Initially, the uniform flow past a normal two-dimensional flat plate of zero-thickness was studied using Direct Numerical Simulation (DNS) and Large Eddy Simulation (LES) at Reynolds number of 1200. An extensive review of previous numerical and experimental studies on the wake of flat plates highlights important discrepancies, which are reconciled by the present detailed sensitivity study of domain, boundary conditions and turbulence modeling specifications. It is shown that differences in important flow features, such as the mean recirculation length, drag and pressure distributions are related to the strong Re−effects for Re<1000. Detailed comparison of DNS and LES studies at Re=1200 with measurements up to Re=1.5×105 suggest that for Re>1000, the influence of the Reynolds number is small.
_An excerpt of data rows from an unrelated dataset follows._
### config.mk
export PLATFORM = sky130hd
export DESIGN_NAME = pkt_input_arbiter
export DESIGN_NICKNAME = d
export VERILOG_FILES = /design/src/rtl/tsn_pkt_defs.sv /design/src/rtl/pkt_rr_sel.sv /design/src/rtl/pkt_input_arbiter.sv
export SDC_FILE = /design/constraint.sdc
export NUM_CORES = 1
export LEC_CHECK = 0
export BUFFER_PORTS_ARGS = -buffer_cell sky130_fd_sc_hd__buf_4
export CORE_AREA = 5 5 262 264
export DETAILED_ROUTE_END_ITERATION = 10
export DIE_AREA = 0 0 267 269
export MAX_ROUTING_LAYER = met4
export PLACE_DENSITY = 0.4
export RECOVER_POWER = 100
export SKIP_CTS_REPAIR_TIMING = 1
export SKIP_LAST_GASP = 1
export SYNTH_ARGS = -nofsm -noshare
export SYNTH_HDL_FRONTEND = slang
export SYNTH_SLANG_ARGS = --single-unit
### constraint.sdc
create_clock -name clk_sys -period 8.7 [get_ports clk_sys]
set_input_delay 1.74 -clock clk_sys [delete_from_list [all_inputs] [get_ports clk_sys]]
set_output_delay 1.74 -clock clk_sys [all_outputs]
set_load 0.05 [all_outputs]
==> config.mk <==
export PLATFORM = sky130hd
export DESIGN_NAME = nibble_descrambler_flat
export DESIGN_NICKNAME = d
export VERILOG_FILES = /design/src/rtl/nibble_descrambler_pkg.sv /design/src/rtl/nibble_descrambler_if.sv /design/src/rtl/nibble_descrambler_descramble_nibble.sv /design/src/rtl/nibble_descrambler.sv /design/src/flat_wrapper.sv
export SDC_FILE = /design/constraint.sdc
export NUM_CORES = 1
export LEC_CHECK = 0
export CORE_MARGIN = 2
export CORE_UTILIZATION = 40
export DETAILED_ROUTE_END_ITERATION = 7
export PLACE_DENSITY = 0.76
export REMOVE_ABC_BUFFERS = 1
export SYNTH_ARGS = -nofsm -noshare
export SYNTH_HDL_FRONTEND = slang
export SYNTH_SLANG_ARGS = --single-unit
==> constraint.sdc <==
create_clock -name clk -period 1.95 [get_ports clk]
set_input_delay 0.4875 -clock clk [delete_from_list [all_inputs] [get_ports clk]]
set_output_delay 0.4875 -clock clk [all_outputs]
set_load 0.05 [all_outputs]
==> src/rtl/nibble_descrambler_pkg.sv <==
// Shared types and constants for the x^7+x^4+1 self-synchronising nibble descrambler.
// History bit 0 holds the oldest scrambled bit, bit HIST_W-1 the most recent.
package nibble_descrambler_pkg;

  localparam int HIST_W = 7;
  localparam int NIB_W  = 4;
  localparam int TAP_A  = 4;
  localparam int TAP_B  = 7;

  typedef logic [NIB_W-1:0]  nibble_t;
  typedef logic [HIST_W-1:0] hist_t;

  typedef enum logic [1:0] {
    LOCK_UNLOCKED = 2'd0,
    LOCK_WARM     = 2'd1,
    LOCK_LOCKED   = 2'd2
  } lock_state_e;

  // Lock progression on each accepted nibble. Two nibbles give 8 line bits,
  // which is enough to fill the 7-bit history.
  function automatic lock_state_e lock_advance(lock_state_e cur);
    case (cur)
      LOCK_UNLOCKED: return LOCK_WARM;
      default:       return LOCK_LOCKED;
    endcase
  endfunction

endpackage

==> src/rtl/nibble_descrambler_if.sv <==
// Nibble stream bus: scrambled input (s_*) and descrambled output (m_*) handshakes.
// The descrambler is the slave; the traffic source/sink is the master.
interface nibble_descrambler_if;
  import nibble_descrambler_pkg::*;

  nibble_t s_data;
  logic    s_valid;
  logic    s_ready;
  nibble_t m_data;
  logic    m_valid;
  logic    m_ready;

  modport master (
    output s_data, s_valid, m_ready,
    input  s_ready, m_data, m_valid
  );

  modport slave (
    input  s_data, s_valid, m_ready,
    output s_ready, m_data, m_valid
  );

endinterface

==> src/rtl/nibble_descrambler_descramble_nibble.sv <==
// Combinational descrambler for one nibble: d_k = s_k ^ s_(k-4) ^ s_(k-7), bit0 first,
// with each bit seeing the bits of the same nibble that precede it on the line.
module descramble_nibble
  import nibble_descrambler_pkg::*;
(
  input  hist_t   hist_in,
  input  nibble_t nib_in,
  output nibble_t data_out,
  output hist_t   hist_out
);

  // Time-ordered line: history (oldest at bit 0) followed by the new nibble,
  // so each tap becomes a plain 4-bit slice and the chaining comes for free.
  logic [HIST_W+NIB_W-1:0] line;

  assign line     = {nib_in, hist_in};
  assign data_out = line[HIST_W +: NIB_W]
                  ^ line[HIST_W-TAP_A +: NIB_W]
                  ^ line[HIST_W-TAP_B +: NIB_W];
  assign hist_out = line[NIB_W +: HIST_W];

endmodule

==> src/rtl/nibble_descrambler.sv <==
// Nibble-wide self-synchronising descrambler with lock tracking, a one-entry
// output register with ready/valid handshakes, and an emitted-nibble counter.
module nibble_descrambler
  import nibble_descrambler_pkg::*;
#(
  parameter bit DROP_UNLOCKED = 1'b1,
  parameter int CNT_W         = 16
) (
  input  logic                 clk,
  input  logic                 rst_n,
  input  logic                 flush,
  nibble_descrambler_if.slave  bus,
  output logic                 locked,
  output logic [CNT_W-1:0]     nib_cnt
);

  lock_state_e      state_q, state_d;
  logic             locked_q, locked_d;
  hist_t            hist_q, hist_d;
  nibble_t          m_data_q, m_data_d;
  logic             m_valid_q, m_valid_d;
  logic [CNT_W-1:0] nib_cnt_q, nib_cnt_d;

  nibble_t desc_data;
  hist_t   desc_hist;
  logic    s_ready;
  logic    s_fire;
  logic    m_fire;
  logic    emit;

  descramble_nibble u_descramble (
    .hist_in  (hist_q),
    .nib_in   (bus.s_data),
    .data_out (desc_data),
    .hist_out (desc_hist)
  );

  // Flush blocks intake so a nibble presented alongside it is never half-absorbed.
  assign s_ready = !flush && (!m_valid_q || bus.m_ready);
  assign s_fire  = bus.s_valid && s_ready;
  assign m_fire  = m_valid_q && bus.m_ready;
  assign emit    = !DROP_UNLOCKED || (state_q != LOCK_UNLOCKED);

  always_comb begin
    // NOTE: every next-state variable gets a default here, so no path can infer a latch.
    state_d   = state_q;
    hist_d    = hist_q;
    m_data_d  = m_data_q;
    m_valid_d = m_valid_q;
    nib_cnt_d = nib_cnt_q + CNT_W'(m_fire);

    if (flush) begin
      state_d   = LOCK_UNLOCKED;
      hist_d    = '0;
      m_data_d  = '0;
      m_valid_d = 1'b0;
    end else begin
      if (m_fire) begin
        m_valid_d = 1'b0;
      end
      // A new nibble landing in the same cycle as a drain refills the register.
      if (s_fire) begin
        hist_d  = desc_hist;
        state_d = lock_advance(state_q);
        if (emit) begin
          m_valid_d = 1'b1;
          m_data_d  = desc_data;
        end
      end
    end

    locked_d = (state_d == LOCK_LOCKED);
  end

  // NOTE: state registers use non-blocking assignments only, so every flop samples
  // the pre-edge values regardless of statement order.
  always_ff @(posedge clk or negedge rst_n) begin
    if (!rst_n) begin
      state_q   <= LOCK_UNLOCKED;
      locked_q  <= 1'b0;
      hist_q    <= '0;
      m_data_q  <= '0;
      m_valid_q <= 1'b0;
      nib_cnt_q <= '0;
    end else begin
      state_q   <= state_d;
      locked_q  <= locked_d;
      hist_q    <= hist_d;
      m_data_q  <= m_data_d;
      m_valid_q <= m_valid_d;
      nib_cnt_q <= nib_cnt_d;
    end
  end

  assign bus.s_ready = s_ready;
  assign bus.m_data  = m_data_q;
  assign bus.m_valid = m_valid_q;
  assign locked      = locked_q;
  assign nib_cnt     = nib_cnt_q;

endmodule

==> src/flat_wrapper.sv <==
// flat-port wrapper written by rule: the top's interface ports become plain ports
module nibble_descrambler_flat import nibble_descrambler_pkg::*;
#(
  parameter bit DROP_UNLOCKED = 1'b1,
  parameter int CNT_W         = 16
)
  (clk, rst_n, flush, locked, nib_cnt, bus_s_data, bus_s_valid, bus_m_ready, bus_s_ready, bus_m_data, bus_m_valid);
  nibble_descrambler_if bus_i ();
  input  logic clk;
  input  logic rst_n;
  input  logic flush;
  output logic locked;
  output logic [CNT_W-1:0] nib_cnt;
  input wire logic [$bits(bus_i.s_data)-1:0] bus_s_data;
  input wire logic [$bits(bus_i.s_valid)-1:0] bus_s_valid;
  input wire logic [$bits(bus_i.m_ready)-1:0] bus_m_ready;
  output wire logic [$bits(bus_i.s_ready)-1:0] bus_s_ready;
  output wire logic [$bits(bus_i.m_data)-1:0] bus_m_data;
  output wire logic [$bits(bus_i.m_valid)-1:0] bus_m_valid;
  assign bus_i.s_data = bus_s_data;
  assign bus_i.s_valid = bus_s_valid;
  assign bus_i.m_ready = bus_m_ready;
  assign bus_s_ready = bus_i.s_ready;
  assign bus_m_data = bus_i.m_data;
  assign bus_m_valid = bus_i.m_valid;
  nibble_descrambler #(.DROP_UNLOCKED(DROP_UNLOCKED), .CNT_W(CNT_W)) u_core (.clk(clk), .rst_n(rst_n), .flush(flush), .bus(bus_i), .locked(locked), .nib_cnt(nib_cnt));
endmodule
; ---- Yosys cells after proc, flatten, opt, wreduce, memory -nomap -nowiden
; Cells that the tools add are included.
[totals]
input_bits = 9
word_cells = 33
output_inout_bits = 23
ff_bits = 31
[op_classes]
eq_ne = 1
n_mux = 12
n_bitwise = 2
reduce_logical = 11
n_addsub = 1
[ops]
columns = op, n
row1 = 16-bit by 1-bit adder with 16-bit output, 1
row2 = 7-bit 2-to-1 mux, 2
row3 = 4-bit 2-to-1 mux, 3
row4 = 4-bit bitwise XOR, 2
row5 = 2-bit 2-to-1 mux, 3
row6 = 2-bit nonzero test, 3
row7 = 1-bit 2-to-1 mux, 4
row8 = 1-bit logical AND, 3
row9 = 2-bit == test (second input constant), 1
row10 = 1-bit logical NOT, 2
row11 = 2-bit logical NOT, 1
row12 = 2-bit AND reduction, 1
row13 = 1-bit logical OR, 1

; ---- Longest topological paths before layout
; Gate-level depths: netlist (run 1).
[depth]
word_depth = 7
depth_mapped = 6
ltp_nobuf = 6

; ---- Modules after synthesis
; Synthesis (run 1) repeated with hierarchy kept, for this count alone.
[unflattened]
cells_unflattened = 133
area_unflattened_um2 = 1497.7
[modules_own_cells]
columns = module, area_each_um2, instances, cells_per_inst
row1 = nibble_descrambler, 1350.0, 1, 122
row2 = descramble_nibble, 147.6, 1, 11

; ---- Least setup slack after synthesis (run 1)
; Ideal clock, no wire load.
[synth_path]
path_kind = register to output
startpoint = register u_core.m_valid_q (netlist: u_core.bus.m_valid)
endpoint = output bus_s_ready
slack_ns = -0.078
required_ns = 1.462
stages_incl_launch_ff = 3
arrival_time_ns = 1.540
cell_sequence = dfrtp_1 -> nand2b_1 -> nor2b_1
[synth_via]
elab_chain_len = 3
[synth_lines]
columns = item, line_no
row1 = "start, declared", nibble_descrambler.sv:21  ; logic m_valid_q, m_valid_d;
row2 = "start signal, assigned", nibble_descrambler.sv:90  ; m_valid_q <= m_valid_d;
row3 = 1-bit logical NOT, nibble_descrambler.sv:39  ; assign s_ready = !flush && (!m_valid_q || bus.m_ready);
row4 = 1-bit logical OR, nibble_descrambler.sv:39
row5 = 1-bit logical AND, nibble_descrambler.sv:39
row6 = "end, declared", flat_wrapper.sv:17  ; output wire logic [$bits(bus_i.s_ready)-1:0] bus_s_ready;
; No other way between the ends.

; ---- Worst setup path after layout (run 1)
[layout_path]
startpoint = input bus_m_ready
endpoint = output bus_s_ready
[layout_via]
elab_chain_len = 2
[layout_lines]
columns = item, line_no
row1 = "start, declared", flat_wrapper.sv:16  ; input wire logic [$bits(bus_i.m_ready)-1:0] bus_m_ready;
row2 = 1-bit logical OR, nibble_descrambler.sv:39
row3 = 1-bit logical AND, nibble_descrambler.sv:39
; No other way between the ends.

==> out/metrics.cfg, run 1 <==
[cells_and_area]
area_delta_synth_final_pct = 29.93
drive_gt1_share_pct = 31.06
diodes = 0
layout.nets = 172
stdcell_count = 207

[die]
rows = 21
die_width_um = 63.87
die_area_mm2 = 0.004079
start_util_pct = 42.30
die_h_um = 63.87
fp.coreArea_mm2 = 0.003390
io_pins = 32

[clock_tree]
root_buffer = clkbuf_4
cts_buffers = 5
cts_sinks = 31
clk_pin_slew_ns = 0.10
cts_tree = yes
ctsResizeCount = 2
h-tree-depth = 2
postCtsSetupBuffers = 0
cts_hold_buf = 0
clock_latency_ns = 0.33
clockBufferDepth = 2

[timing]
max-slew-margin-rel_pct = 74.25
period_minus_slack_ns = 1.904
setup_viol = 0
final.period_utilization_pct = 97.66
hold_slack_ns = 0.4720
fin_ws_ns = 0.04558
fin_worst_skew_ns = 0.008990
rsz0062_at_grt = no
worst_pin_slew_ns = 0.3862
finalHoldViolations = 0
fmax_mhz = 525.1
slew_violations = 0
tns_ns = 0

[power_and_ir_drop]
vdd_drop_max_mv = 0.4128
p_per_area_mw_per_mm2 = 760.2
p_total_mw = 1.416
power.leakage_nw = 0.9254

[synth]
synth_area_mm2 = 0.001434
syn_inst = 116
synth-main-ff-cell = dfrtp_1
ys_warn_count = 0
yosysTopAreaCellShare_pct = 54.10
synth_area_leader_cell = dfrtp_1
synth_most_common_cell = dfrtp_1
ys_seq_area_share_pct = 54.10
syn_area_per_cell_um2 = 12.36
synth-async-reset-ratio_pct = 100.0
synth_seq_cells = 31
post_synth_num_cell_types = 27
synth_area_leaders = dfrtp_1 (54%), xnor2_1 (7.9%), mux2_2 (5.5%)
synth_common_cells = dfrtp_1 (31), xnor2_1 (13), xor2_1 (9)
synth_edf_count = 0

[critical_path]
cp_data_arrival_time_ns = 1.42
r2r_slack_ns = 0.44
crit_path_start_kind = input port
crit_start = bus_m_ready
reg2reg_depth = 6
rr_startpoint = u_core.bus.m_valid
reg2reg_to = u_core.nib_cnt[12]
worst_setup_path_end_kind = output port
crit_required_ns = 1.46
path_class = in -> out
worstPathMaxFanout = 2
endpoint = bus_s_ready

[placed_design]
placed_cells = 199
dp_hpwl_um = 2117
port_buffers = 31
place_congestion = 0.8805
preCtsSetupSlack_ns = -0.1577

[grt]
grt_pass1_wl_um = 5037
met2_usage_pct = 27.99
antenna_found_initial = 0
grtUsageMet1_pct = 16.57
grt.overflow.total = 0
busiest_layer = met2
grt_max_degree = 32
track_usage_pct = 16.11
use_met3_pct = 5.986
grt_pass1_vias = 1155

[route]
wl_per_cell_um = 13.63
first_pass_iters = 4
drt-vias-per-instance = 5.039
first_iter_violations = 61
drc = 0
wirelength_um = 2822
via_count = 1043
drtAntennaViolNets = 0

[run]
drv_cap = 0

[min_path]
hold_path_class = reg -> reg

[run_status]
outcome = finished clean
Moreover, it is found that some important differences in the LES and DNS simulations, despite similar grid resolution, can be related to specific behavior of the Sub-Grid Scale Smagorinsky model in regions of high anisotropy and adverse pressure gradient in the recirculation zone even at high Re. Finally, it is observed that the pressure distribution on the windward surface of the plate is highly sensitive to the wake flow, which helps explain discrepancies between experimental and numerical studies in terms of an unusual sensitivity to the experimental conditions.